The announcement also raises questions about whether AOL Time Warner will change its name back to Time Warner to reflect the dominance of businesses in that part of the company. Those units, which include movie studios Warner Brothers and New Line Cinema, Time magazine, TV channel HBO and Time Warner Cable, continue to perform at or near the top of their industries.
Case co-founded Internet service provider America Online in 1985 and used its skyrocketing fortunes in 2000 to unleash the $106 billion acquisition of Time Warner's film, magazine and cable TV empire.

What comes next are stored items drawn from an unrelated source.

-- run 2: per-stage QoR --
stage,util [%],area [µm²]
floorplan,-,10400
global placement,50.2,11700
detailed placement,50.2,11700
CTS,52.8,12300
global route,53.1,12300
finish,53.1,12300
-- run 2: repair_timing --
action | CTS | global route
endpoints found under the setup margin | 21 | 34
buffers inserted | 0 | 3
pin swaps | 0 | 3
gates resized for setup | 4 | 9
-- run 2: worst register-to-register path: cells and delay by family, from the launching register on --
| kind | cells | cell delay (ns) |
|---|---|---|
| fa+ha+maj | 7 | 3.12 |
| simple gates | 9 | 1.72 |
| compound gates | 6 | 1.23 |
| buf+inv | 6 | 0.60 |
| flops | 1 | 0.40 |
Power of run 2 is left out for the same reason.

The 44-year-old Hawaii native presided over almost a decade and a half of remarkable growth at AOL, the first Internet company to be named to the Fortune 500. Many analysts credit the online service provider with almost single-handedly introducing Americans to the Internet, and investors soon took notice, bidding its stock into the stratosphere by the time of the merger.
AOL's takeover of Time Warner was initially promoted as an exciting example of a new economy business reviving an old one. With 35 million members worldwide, the service remains three times as large as its nearest rival, Microsoft's MSN service.
But its fortunes soured alongside other technology firms. AOL Time Warner stock closed Friday at $14.88 — more than 60 percent below the $47 it traded at in 2001 when the merger was approved, and roughly 80 percent below the $72 price tag it carried in 2000 when the merger was announced.
Growing investor dissatisfaction forced many of the proponents of the merger out.
Jerry Levin, the Time Warner chief executive at the time of the merger, retired in May. Bob Pittman, an America Online veteran, resigned as chief operating officer in July. Barry Schuler lost his job as America Online chief executive in April and was reassigned to a lower-profile position.
The merged company also has been hampered by the collapse of Internet advertising, along with investigations by the Securities and Exchange Commission and the Justice Department into AOL's bookkeeping practices. In October, AOL Time Warner said it would restate two years of financial results because of accounting practices at America Online that had inflated revenue by $190 million.